In humans, Madsen et al. [29] showed the value of the metabolome in the early diagnosis of RA established even before expression of the anti-CCP antibodies. Here, mass spectrometry analysis of the metabolome established RA diagnosis with a sensitivity of 93 % and a specificity of 70 %. The metabolomic profile in RA patients compared to healthy controls showed an increase in certain biomarkers (3-phospho-glyceric acid, d-ribofuranose and hypoxanthine) and a decrease in others (histidine, threonic acid, threonine, methionine, cholesterol and asparagine).

The metabolome appears to vary in response to RA disease activity. Lauridsen et al. [30] studied the serum metabolome by NMR mass spectrometry in 47 RA patients (23 with active RA and 24 with RA in remission) and 51 control subjects for one year, and reported a significant difference (p = 0.0007) in metabolomic profile between patients with active RA and those in remission. They identified several potential markers of RA disease severity, including total cholesterol, lactates, acetyl glycoprotein and lipid derivatives. The difference between the two groups was non-significant (p = 0.91) at 31 days after initiation of effective treatment in patients with active RA. The metabolome of the two patient groups remained different from that of the control group.

Nevertheless, studying the metabolome could not only improve the diagnosis of a disease but also predict the tolerance and effectiveness of certain treatments [31]. For example, analysis of the urinary metabolome was able to predict the digestive toxicity of non-steroidal inflammatory drugs in rats [32].
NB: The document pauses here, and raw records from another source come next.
File: src/rtl/ale_pkg.sv
// ----------------------------------------------------------------------------
// ale_pkg: shared types and constants for the array list engine
// Request and response payloads, operation and status codes, and the
// command and status bundles between the controller and the datapath.
// ----------------------------------------------------------------------------
package ale_pkg;

    // Default list capacity
    localparam int CAPACITY_DEF = 128;

    // Operation codes carried in the request
    typedef enum logic [2:0] {
        FN_INS_HEAD = 3'd0,
        FN_INS_TAIL = 3'd1,
        FN_FIND     = 3'd2,
        FN_READ     = 3'd3,
        FN_DEL_VAL  = 3'd4,
        FN_DEL_POS  = 3'd5
    } t_func;

    // Result status codes
    typedef enum logic [1:0] {
        ST_OK   = 2'd0,
        ST_FULL = 2'd1,
        ST_MISS = 2'd2
    } t_status;

    // Request item
    typedef struct packed {
        logic [2:0]         func;
        logic signed [31:0] value;
        logic [7:0]         position;
    } t_req;

    // Response item
    typedef struct packed {
        logic [1:0]         status;
        logic [6:0]         found_index;
        logic signed [31:0] read_value;
        logic [7:0]         entry_total;
        logic               is_empty;
    } t_rsp;

    // Commands from the controller to the datapath, one per cycle
    typedef enum logic [4:0] {
        CMD_IDLE,
        CMD_LOAD,
        CMD_TAIL,
        CMD_SRCH_INIT,
        CMD_SRCH_STEP,
        CMD_FOUND,
        CMD_SHDN_POS,
        CMD_SHDN_MATCH,
        CMD_SHDN_STEP,
        CMD_DEL_FINISH,
        CMD_SHUP_INIT,
        CMD_SHUP_STEP,
        CMD_HEAD_FINISH,
        CMD_RD_ISSUE,
        CMD_RD_CAPTURE,
        CMD_SET_FULL,
        CMD_SET_MISS,
        CMD_EMIT
    } t_dp_cmd;

    // Status from the datapath to the controller
    typedef struct packed {
        t_func func;
        logic  full;
        logic  pos_ok;
        logic  match;
        logic  scan_done;
        logic  shup_done;
    } t_dp_status;

    // Controller states
    typedef enum logic [2:0] {
        S_IDLE,
        S_DECODE,
        S_SRCH,
        S_SHDN,
        S_SHUP,
        S_RDWAIT,
        S_DONE
    } t_state;

endpackage

File: src/rtl/ale_ctrl.sv
// ----------------------------------------------------------------------------
// ale_ctrl: sequencing state machine for the array list engine
// Takes one item at a time, steps the datapath through the operation and
// hands the result to the output register when it has room.
// ----------------------------------------------------------------------------
module ale_ctrl import ale_pkg::*; (
    input  logic       i_clk,
    input  logic       i_rst_n,
    input  logic       i_in_valid,
    output logic       o_in_stall,
    input  logic       i_out_stall,
    output logic       o_out_valid,
    input  t_dp_status i_sts,
    output t_dp_cmd    o_cmd
);

    t_state  r_state, n_state;
    logic    r_out_vld, n_out_vld;
    logic    w_out_room;

    assign w_out_room = !r_out_vld || !i_out_stall;

    // Next state
    always_comb begin
        n_state = r_state;
        unique case (r_state)
            S_IDLE: begin
                if (i_in_valid) begin
                    n_state = S_DECODE;
                end
            end
            S_DECODE: begin
                unique case (i_sts.func)
                    FN_INS_HEAD: n_state = i_sts.full ? S_DONE : S_SHUP;
                    FN_FIND, FN_DEL_VAL: n_state = S_SRCH;
                    FN_READ:     n_state = i_sts.pos_ok ? S_RDWAIT : S_DONE;
                    FN_DEL_POS:  n_state = i_sts.pos_ok ? S_SHDN : S_DONE;
                    default:     n_state = S_DONE;
                endcase
            end
            S_SRCH: begin
                priority if (i_sts.match) begin
                    n_state = (i_sts.func == FN_FIND) ? S_DONE : S_SHDN;
                end else if (i_sts.scan_done) begin
                    n_state = S_DONE;
                end else begin
                    n_state = S_SRCH;
                end
            end
            S_SHDN: begin
                if (i_sts.scan_done) begin
                    n_state = S_DONE;
                end
            end
            S_SHUP: begin
                if (i_sts.shup_done) begin
                    n_state = S_DONE;
                end
            end
            S_RDWAIT: n_state = S_DONE;
            S_DONE: begin
                if (w_out_room) begin
                    n_state = S_IDLE;
                end
            end
            default: n_state = S_IDLE;
        endcase
    end

    // Datapath commands and input handshake
    always_comb begin
        o_cmd      = CMD_IDLE;
        o_in_stall = (r_state != S_IDLE);
        unique case (r_state)
            S_IDLE: begin
                if (i_in_valid) begin
                    o_cmd = CMD_LOAD;
                end
            end
            S_DECODE: begin
                unique case (i_sts.func)
                    FN_INS_HEAD: o_cmd = i_sts.full ? CMD_SET_FULL : CMD_SHUP_INIT;
                    FN_INS_TAIL: o_cmd = i_sts.full ? CMD_SET_FULL : CMD_TAIL;
                    FN_FIND, FN_DEL_VAL: o_cmd = CMD_SRCH_INIT;
                    FN_READ:     o_cmd = i_sts.pos_ok ? CMD_RD_ISSUE : CMD_SET_MISS;
                    FN_DEL_POS:  o_cmd = i_sts.pos_ok ? CMD_SHDN_POS : CMD_SET_MISS;
                    default:     o_cmd = CMD_IDLE;
                endcase
            end
            S_SRCH: begin
                priority if (i_sts.match) begin
                    o_cmd = (i_sts.func == FN_FIND) ? CMD_FOUND : CMD_SHDN_MATCH;
                end else if (i_sts.scan_done) begin
                    o_cmd = CMD_SET_MISS;
                end else begin
                    o_cmd = CMD_SRCH_STEP;
                end
            end
            S_SHDN:   o_cmd = i_sts.scan_done ? CMD_DEL_FINISH : CMD_SHDN_STEP;
            S_SHUP:   o_cmd = i_sts.shup_done ? CMD_HEAD_FINISH : CMD_SHUP_STEP;
            S_RDWAIT: o_cmd = CMD_RD_CAPTURE;
            S_DONE: begin
                if (w_out_room) begin
                    o_cmd = CMD_EMIT;
                end
            end
            default: o_cmd = CMD_IDLE;
        endcase
    end

    // Output valid: set on emit, drop once taken
    always_comb begin
        n_out_vld = r_out_vld && i_out_stall;
        if (o_cmd == CMD_EMIT) begin
            n_out_vld = 1'b1;
        end
    end

    always_ff @(posedge i_clk) begin
        if (!i_rst_n) begin
            r_state   <= S_IDLE;
            r_out_vld <= 1'b0;
        end else begin
            r_state   <= n_state;
            r_out_vld <= n_out_vld;
        end
    end

    assign o_out_valid = r_out_vld;

endmodule
File: config.mk
export PLATFORM = sky130hd
export DESIGN_NAME = ale_ctrl
export DESIGN_NICKNAME = d
export VERILOG_FILES = /design/src/rtl/ale_pkg.sv /design/src/rtl/ale_ctrl.sv
export SDC_FILE = /design/constraint.sdc
export NUM_CORES = 1
export LEC_CHECK = 0
export CAP_MARGIN = 20
export CORE_UTILIZATION = 35
export CTS_BUF_LIST = sky130_fd_sc_hd__clkbuf_16
export DETAILED_ROUTE_END_ITERATION = 8
export DONT_BUFFER_PORTS = 1
export PLACE_DENSITY = 0.61
export SLEW_MARGIN = 15
export SYNTH_ARGS = -nofsm -noshare
export SYNTH_HDL_FRONTEND = slang
export SYNTH_SLANG_ARGS = --single-unit
File: constraint.sdc
create_clock -name i_clk -period 1.1 [get_ports i_clk]
set_input_delay 0.165 -clock i_clk [delete_from_list [all_inputs] [get_ports i_clk]]
set_output_delay 0.165 -clock i_clk [all_outputs]
set_load 0.005 [all_outputs]
[Word-level counts from Yosys, hierarchy flattened]
Index checks and enable logic that the tools add are counted.
Operators by class
  equality and inequality tests: 16
  mux-type cells: 26
  reduce and logical (&&, ||, !) cells: 9
Operator list (number)
  5-bit one-hot mux with 7 select lines: 1
  3-bit two-way mux: 10
  5-bit two-way mux: 5
  5-bit one-hot mux with 5 select lines: 1
  3-bit one-hot mux with 7 select lines: 1
  3-bit == test, second input constant: 5
  3-bit by 2-bit == test with 1-bit output, second input constant: 4
  3-bit one-hot mux with 4 select lines: 1
  2-bit != test, second input constant: 4
  3-bit by 1-bit == test with 1-bit output, second input constant: 2
  3-bit logical NOT: 2
  2-bit two-way mux: 3
  5-bit == test, second input constant: 1
  4-bit two-way mux: 1
  4-bit AND reduction: 1
  1-bit two-way mux: 3
  3-bit nonzero test: 1
  1-bit logical NOT: 2
  2-bit OR reduction: 1
  1-bit logical AND: 1
  1-bit logical OR: 1
Word-level totals
  bits in registers: 4
  input port bits: 12
  output and inout port bits: 7
  logic and storage cells: 53

[Logic depth before layout (Yosys ltp)]
Gate-level depths: netlist of the first run.
  word-level depth: 6
  mapped depth: 5
  depth with buffers taken out: 4

[Worst setup path before layout of the first run]
OpenSTA, ideal clock, no wires.
  kind: input to output
  start: input i_sts[7] in the netlist's numbering
  end: output o_cmd[2]
  arrival time: 0.981 ns
  required time: 0.935 ns
  slack: -0.046 ns
  stages on the path: 5
  path buffers: 1
  cell sequence: buf_6 > or3b_1 > o211ai_1 > a22oi_1 > o21ai_0
Between the ends
  longest elaborated chain between the ends: 4
  elaborated cells on any way between the ends: 9
  classes of those cells: eq/ne (5); mux (2); reduce/logical (2)
Ends and longest elaborated chain
  start, declared: RTL line ale_ctrl.sv:13  | input t_dp_status i_sts,
  3-bit by 2-bit == test with 1-bit output or 3-bit == test (tied branches): RTL line ale_ctrl.sv:81  | unique case (i_sts.func)
  2-bit OR reduction: RTL line ale_ctrl.sv:81
  5-bit one-hot mux with 5 select lines *: RTL line ale_ctrl.sv:81
  5-bit one-hot mux with 7 select lines *: RTL line ale_ctrl.sv:74  | unique case (r_state)
  end, declared: RTL line ale_ctrl.sv:14  | output t_dp_cmd o_cmd
Every way passes the cells marked *; elsewhere a longest branch is shown, timed or not.

[Worst setup path in the final report of the first run]
  start: register r_state[1]
  end: output o_cmd[2]
Between the ends
  longest elaborated chain between the ends: 2
  elaborated cells on any way between the ends: 8
  classes of those cells: eq/ne (6); mux (1); reduce/logical (1)
Ends and longest elaborated chain
  start, declared: RTL line ale_ctrl.sv:17  | t_state r_state, n_state;
  start signal, assigned: RTL line ale_ctrl.sv:124  | r_state <= n_state;
  3-bit == test (tied with other cells): RTL line ale_ctrl.sv:74
  5-bit one-hot mux with 7 select lines *: RTL line ale_ctrl.sv:74
Marks and branches as above.

==> flow_summary_export.csv, run 1 <==
group,metric,value,unit
clock_network,cts.sinks,4,
synth,synth_area,547,µm²
sta,slew_headroom,0.778,
detailed_routing,routed_via_density,6.05,
global_routing,gr-total-overflow,0,
sta,rsz0062_at_grt,"true",
outcome,status,"finished, violations left",
floorplanning,start_util,0.395,
global_routing,antenna_found_initial,0,
detailed_routing,drt_iter0_drc,30,
cells_and_area,num-nets-final,109,
cells_and_area,fin_util,0.587,
clock_network,cts_root_buffer,"clkbuf_16",
floorplanning,die_y,41.5,µm
clock_network,path_clk_slew,0.03,ns
sta,finalCriticalPeriod,1.32,ns
global_routing,busiest_layer,"met2",
global_routing,met2_usage,0.328,
sta,max_freq,759,MHz
clock_network,insertion_delay,0.22,ns
job,cap_violations,0,
detailed_routing,routedWlPerCell,15.0,µm
sta,setup_tns,-1.13,ns
global_routing,grt_use_total,0.197,
worst_setup_path,arrival,1.15,ns
worst_setup_path,cp_max_fo,9,
sta,hold_viol,0,
placement,dpl.hpwl,1.12,mm
clock_network,cts_htree_levels,1,
cells_and_area,drive_above_1_share,0.400,
detailed_routing,finalWirelength,1.65,mm
worst_setup_path,required,0.94,ns
sta,setup_viol,7,
sta,finalWorstSetupSlack,-0.217,ns
worst_setup_path,start_kind,"flop",
floorplanning,die_area,0.00172,mm²
cells_and_area,final_area,812,µm²
synth,synthMuxAreaShare,0,
worst_setup_path,crit_slowest_cell,"dfxtp_4",
global_routing,grt_pass1_wl,2.79,mm
synth,synth_compound_area_frac,0.355,
synth,yosys.area_share.adder,0,
pwr,power_density,2550,mW/mm²
detailed_routing,postRouteAntennaNets,0,
sta,tightest_slew,0.332,ns
placement,dpl_cell_area,617,µm²
worst_setup_path,slowest_delay,0.40,ns
worst_setup_path,cp_cell_sequence,"nand2b_4, or3_1, o21ai_1",
placement,gp_congestion,0.794,
synth,yosys.area_share.xor_xnor,0.0160,
synth,synthSimpleGateAreaFrac,0.398,
global_routing,met1_usage,0.247,
floorplanning,core_area,0.00138,mm²
worst_setup_path,worst_path_dominant_cell_family,"simple AND/OR/NAND/NOR gates",
worst_setup_path,worstSetupPathType,"flop to primary output",
sta,skew,0.00152,ns
global_routing,grtUsageMet3,0.0522,
placement,pre_cts_slack,-0.194,ns
cells_and_area,fillers,121,
worst_setup_path,critPathCaptureType,"primary output",
sta,fin_crit_sh,1.20,
outcome,violations,"setup timing",
floorplanning,ios,19,
synth,synthCells,81,
synth,seq_area_frac_synth,0.146,
placement,io_buffers,0,
clock_network,cts_tree,"done",
floorplanning,die_x,41.5,µm
synth,synth_cell_types,31,
detailed_routing,vias,665,
hold_path,min_path_type,"input port to flop",
clock_network,cts_hold_buf,0,
detailed_routing,firstDrtPassIters,4,
synth,synth_area_per_cell,6.75,µm²
global_routing,grt_max_degree,14,
synth,synth_top_family_by_area,"simple AND/OR/NAND/NOR gates",
pwr,irDropWorstVdd,1210,µV
synth,syn-num-nets,93,
cells_and_area,antenna_cells,0,
pwr,leakage,0.304,nW
synth,synth_warnings,0,
floorplanning,fp-row-count,13,
worst_setup_path,crit_buf_inv,0,
sta,timing.hold.ws,0.101,ns
clock_network,cts_buffer_depth,2,
clock_network,cts_inserted_buffers,3,
sta,slew_viol_final,0,
detailed_routing,drc_errors,0,
global_routing,grt_pass1_vias,641,
synth,ys_seq_elements,4,
cells_and_area,syn_to_final_growth,48.5,%
-- worst register-to-register path, delay by kind of cell (launching register included) --
family           cells  cell delay, ns
AND/OR/NAND/NOR      2            0.45
AO/OA/AOI/OAI        2            0.22
flip-flops           1            0.40
-- cells in the final DEF, fill, tap and decap left out, types with 2 or more instances in the layout --
cell type | synthesis | routed
a21boi_1 | 0 | 2
a21oi_1 | 3 | 2
a31oi_1 | 2 | 2
buf_4 | 1 | 14
buf_6 | 1 | 3
clkbuf_16 | 0 | 3
dfxtp_4 | 0 | 2
inv_1 | 2 | 2
nand2_1 | 9 | 8
nand2b_4 | 0 | 3
nand3_1 | 7 | 5
nand3_2 | 0 | 2
nor2_1 | 3 | 3
nor2b_1 | 7 | 7
o211ai_1 | 4 | 4
o21ai_0 | 10 | 5
o21ai_1 | 0 | 3
o21ai_2 | 0 | 2
-- sequential cells by signal, indices dropped and copies added, names as in the netlist --
signal and flops:
o_out_valid 1, r_state 3
-- synth_stat cells, drive strengths merged --
cell type	instances	share of area
a211oi	2	0.027
a21boi	2	0.027
a21oi	3	0.027
a22oi	1	0.014
a31oi	2	0.023
a32oi	1	0.016
and3	1	0.011
and4bb	1	0.023
buf	6	0.071
dfxtp	4	0.15
inv	2	0.014
nand2	9	0.062
nand2b	4	0.046
nand3	7	0.064
nor2	3	0.021
nor2b	7	0.080
nor3	1	0.0091
nor3b	1	0.023
o211ai	4	0.055
o21ai	10	0.092
o22ai	1	0.011
o311ai	1	0.016
o31a	1	0.016
o31ai	1	0.014
o32ai	1	0.016
or3	2	0.023
or3b	2	0.037
xnor2	1	0.016
-- kinds of logic (layout without fill, tap and decap cells) --
logic type,Yosys count,count (layout)
AO/OA/AOI/OAI,30,30
XOR/XNOR,1,1
buffers and inverters,8,22
flip-flops,4,4
AND/OR/NAND/NOR,38,38
-- report_power, final --
group | leakage (nW) | total, mW | internal (mW) | switching (mW)
Sequential | 0.0345 | 0.308 | 0.213 | 0.0949
Clock | 0.0370 | 0.556 | 0.464 | 0.0923
Combinational | 0.233 | 1.21 | 0.676 | 0.529
-- final timing paths --
check        slack, ns     endpoint   startpoint  depth (start not counted)
max              -0.22     o_cmd[2]   r_state[1]                          3
min               0.10   r_state[2]      i_rst_n                          2
max reg2reg      -0.05   r_state[2]   r_state[1]                          4
min reg2reg       0.58  o_out_valid  o_out_valid                          2
-- stage by stage --
stage | instances | power (mW)
floorplan | 81 | 0.822
global placement | 102 | 1.14
detailed placement | 102 | 1.15
CTS | 110 | 2.04
global route | 110 | 2.21
finish | 110 | 2.07
-- layout make-up --
class | instances | area, µm² | area share
Multi-Input combinational cell | 69 | 483 | 0.595
Timing Repair Buffer | 17 | 139 | 0.171
Sequential cell | 4 | 88.8 | 0.109
Clock buffer | 3 | 75.1 | 0.0924
Tap cell | 15 | 18.8 | 0.0231
Inverter | 2 | 7.51 | 0.00924
-- metal layers --
layer,up-vias,part of all wire
met3,2,0.058
li1,330,-
met5,-,0
met4,0,0.0049
met2,24,0.48
met1,309,0.45
-- what timing repair did --
item | CTS | global route
hold endpoints to repair | 0 | 0
setup endpoints to repair | 10 | 10
gates cloned | 0 | 0
gates resized for setup | 27 | 1
pin swaps | 6 | 2
setup buffers | 5 | 0
Note: power is estimated with default switching activity, not from simulation.
==> run 2, diff against run 1 <==
--- a/config.mk
+++ b/config.mk
@@ -5,7 +5,9 @@
 export SDC_FILE = /design/constraint.sdc
 export NUM_CORES = 1
 export LEC_CHECK = 0
+export ABC_AREA = 1
 export CAP_MARGIN = 20
+export CORE_MARGIN = 4
 export CORE_UTILIZATION = 35
 export CTS_BUF_LIST = sky130_fd_sc_hd__clkbuf_16
 export DETAILED_ROUTE_END_ITERATION = 8
==> constraint.sdc (replaced) <==
create_clock -name i_clk -period 1.1 [get_ports i_clk]
set_input_delay 0.11 -clock i_clk [delete_from_list [all_inputs] [get_ports i_clk]]
set_output_delay 0.11 -clock i_clk [all_outputs]
set_load 0.005 [all_outputs]
==> flow_summary_export.csv, run 2 <==
group,metric,value,unit
synth,syn-num-nets,108,
synth,ys_seq_elements,4,
clock_network,cts_tree,"done",
floorplanning,die_area,0.00225,mm²
cells_and_area,drive_above_1_share,0.339,
global_routing,grt_pass1_vias,599,
synth,synth_cell_types,20,
floorplanning,fp-row-count,13,
synth,yosys-top-cells-count,"nand2_1 (24), nand3_1 (14), inv_1 (11), a21oi_1 (8)",
synth,synth_most_common_cell,"nand2_1",
placement,dpl.hpwl,1.25,mm
detailed_routing,firstDrtPassIters,4,
global_routing,grt_pass1_wl,2.46,mm
synth,async_reset_ff_frac,0,
floorplanning,die_x,47.4,µm
sta,tightest_slew,0.255,ns
synth,synth_warnings,0,
clock_network,cts.sinks,4,
detailed_routing,drt_iter0_drc,20,
global_routing,gr-total-overflow,0,
cells_and_area,largest_reg_flops,3,
cells_and_area,syn_to_final_growth,46.1,%
cells_and_area,regArea,91.3,µm²
sta,slew_headroom,0.828,
floorplanning,ios,19,
worst_setup_path,rr_worst_depth,7,
floorplanning,die_y,47.4,µm
clock_network,cts_inserted_buffers,3,
cells_and_area,antenna_cells,0,
cells_and_area,fillers,138,
cells_and_area,layout_common_cells,"nand2_1 (23), nand3_1 (13), buf_4 (13), inv_1 (11), a21oi_1 (7)",
sta,finalWorstSetupSlack,-0.261,ns
detailed_routing,vias,695,
worst_setup_path,required,0.99,ns
synth,synthCells,96,
placement,dp_cells,120,
detailed_routing,postRouteAntennaNets,0,
job,cap_violations,0,
cells_and_area,num-nets-final,126,
placement,io_buffers,0,
clock_network,cts_root_buffer,"clkbuf_16",
global_routing,grt_max_degree,8,
sta,rsz0062_at_grt,"true",
outcome,status,"finished, violations left",
sta,setup_viol,9,
clock_network,cts_hold_buf,0,
global_routing,grt_use_total,0.155,
pwr,total_power,2.21,mW
sta,skew,0.000266,ns
synth,synth_area_per_cell,5.66,µm²
pwr,irDropWorstVdd,1440,µV
synth,synth_top_area_cell,"nand2_1",
floorplanning,start_util,0.393,
placement,gp_congestion,0.813,
worst_setup_path,cp_max_fo,7,
sta,slew_viol_final,0,
sta,max_freq,735,MHz
detailed_routing,routedWlPerCell,13.1,µm
hold_path,min_path_type,"input port to flop",
cells_and_area,multi_input_area,430,µm²
cells_and_area,regMostFlops,"r_state",
global_routing,antenna_found_initial,0,
sta,fin_crit_sh,1.24,
detailed_routing,routed_via_density,5.47,
pwr,power_density,2780,mW/mm²
hold_path,holdPathStages,2,
cells_and_area,final_common_cell,"nand2_1",
synth,yosys.area.top_type_share,0.166,
synth,ys.flop_type,"dfxtp_1",
floorplanning,core_area,0.00138,mm²
cells_and_area,stdcell_count,127,
worst_setup_path,start_kind,"flop",
sta,finalCriticalPeriod,1.36,ns
synth,synthTopCellsByArea,"nand2_1 (17%), dfxtp_1 (15%), nand3_1 (13%), inv_1 (7.6%), a21oi_1 (7.4%)",
clock_network,cts_buffer_depth,2,
synth,synth-edff-count,0,
synth,synth_area,543,µm²
clock_network,cts_htree_levels,1,
clock_network,path_clk_slew,0.03,ns
detailed_routing,finalWirelength,1.66,mm
worst_setup_path,worstSetupPathType,"flop to primary output",
clock_network,insertion_delay,0.22,ns
worst_setup_path,critPathCaptureType,"primary output",
worst_setup_path,arrival,1.25,ns
detailed_routing,drc_errors,0,
sta,hold_viol,0,
pwr,leakage,0.376,nW
outcome,violations,"setup timing",
synth,seq_area_frac_synth,0.147,
[run 2: cell count changes in the layout (fill, tap and decap cells not counted), sizes merged, moves of 6 or more]
cell   before  now
nor2b       7    0
nand3       7   14
inv         2   14
nand2       9   25
nor2        3    9
a21oi       3    9
[run 2: metal layers]
metal / up-vias / track usage / wire length, µm
met2: 29 / 0.233 / 805
li1: 362 / - / -
met3: 0 / 0.0230 / 135
met4: 0 / 0.0663 / 0
met1: 304 / 0.216 / 721
met5: - / 0 / 0
[run 2: final cells by class]
| class | instances | share of cell area |
|---|---|---|
| Clock buffer | 3 | 0.0946 |
| Inverter | 14 | 0.0726 |
| Multi-Input combinational cell | 76 | 0.543 |
| Sequential cell | 4 | 0.115 |
| Tap cell | 15 | 0.0237 |
| Timing Repair Buffer | 15 | 0.151 |
[run 2: final timing paths]
| check | endpoint | slack [ns] | from |
|---|---|---|---|
| worst max-delay path | o_cmd[3] | -0.26 | r_state[1] |
| worst min-delay path | r_state[1] | 0.004 | i_rst_n |
| worst max register to register | r_state[0] | -0.13 | r_state[1] |
| worst min register to register | r_state[2] | 0.53 | r_state[2] |
[run 2: cell families after synthesis]
logic type / synth area share
compound gates: 0.228
buf+inv: 0.138
flops: 0.147
simple gates: 0.486
[run 2: worst max-delay path, stage by stage (launching register included)]
cell and delay [ns]:
dfxtp_4 0.35, buf_6 0.12, nor3_4 0.24, inv_2 0.09, a21oi_2 0.11, or2_4 0.13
However, there is only one documented report on urine metabolomic variations in RA patients on anti-TNF-alpha treatment. Kapoor et al. [11] showed that variations in metabolomic profile correlated with response to anti-TNF agents according to EULAR criteria with a good sensitivity (88.9 %) and specificity (85.7 %). Variation of expression of histamine, glutamine, xanthurenic acid and ethanolamine were particularly significant and predictive. There is no published metabolomic analysis of plasma samples concerning response to anti-TNF-alpha treatment in RA patients.

Conclusion

This is the first study describing metabolic profiling in response to anti-TNF treatments using plasma samples. The study highlighted two different metabolic profiles splitting good responders from non-responders. Our metabolomic approach needs to be completed by screening larger cohorts of patients and investigating outcomes with other biologic agents in patients with severe RA. Metabolomic analysis remains expensif but in case of identification of pertinent biomakers, classic quantitative analysis could be used in clinical practice.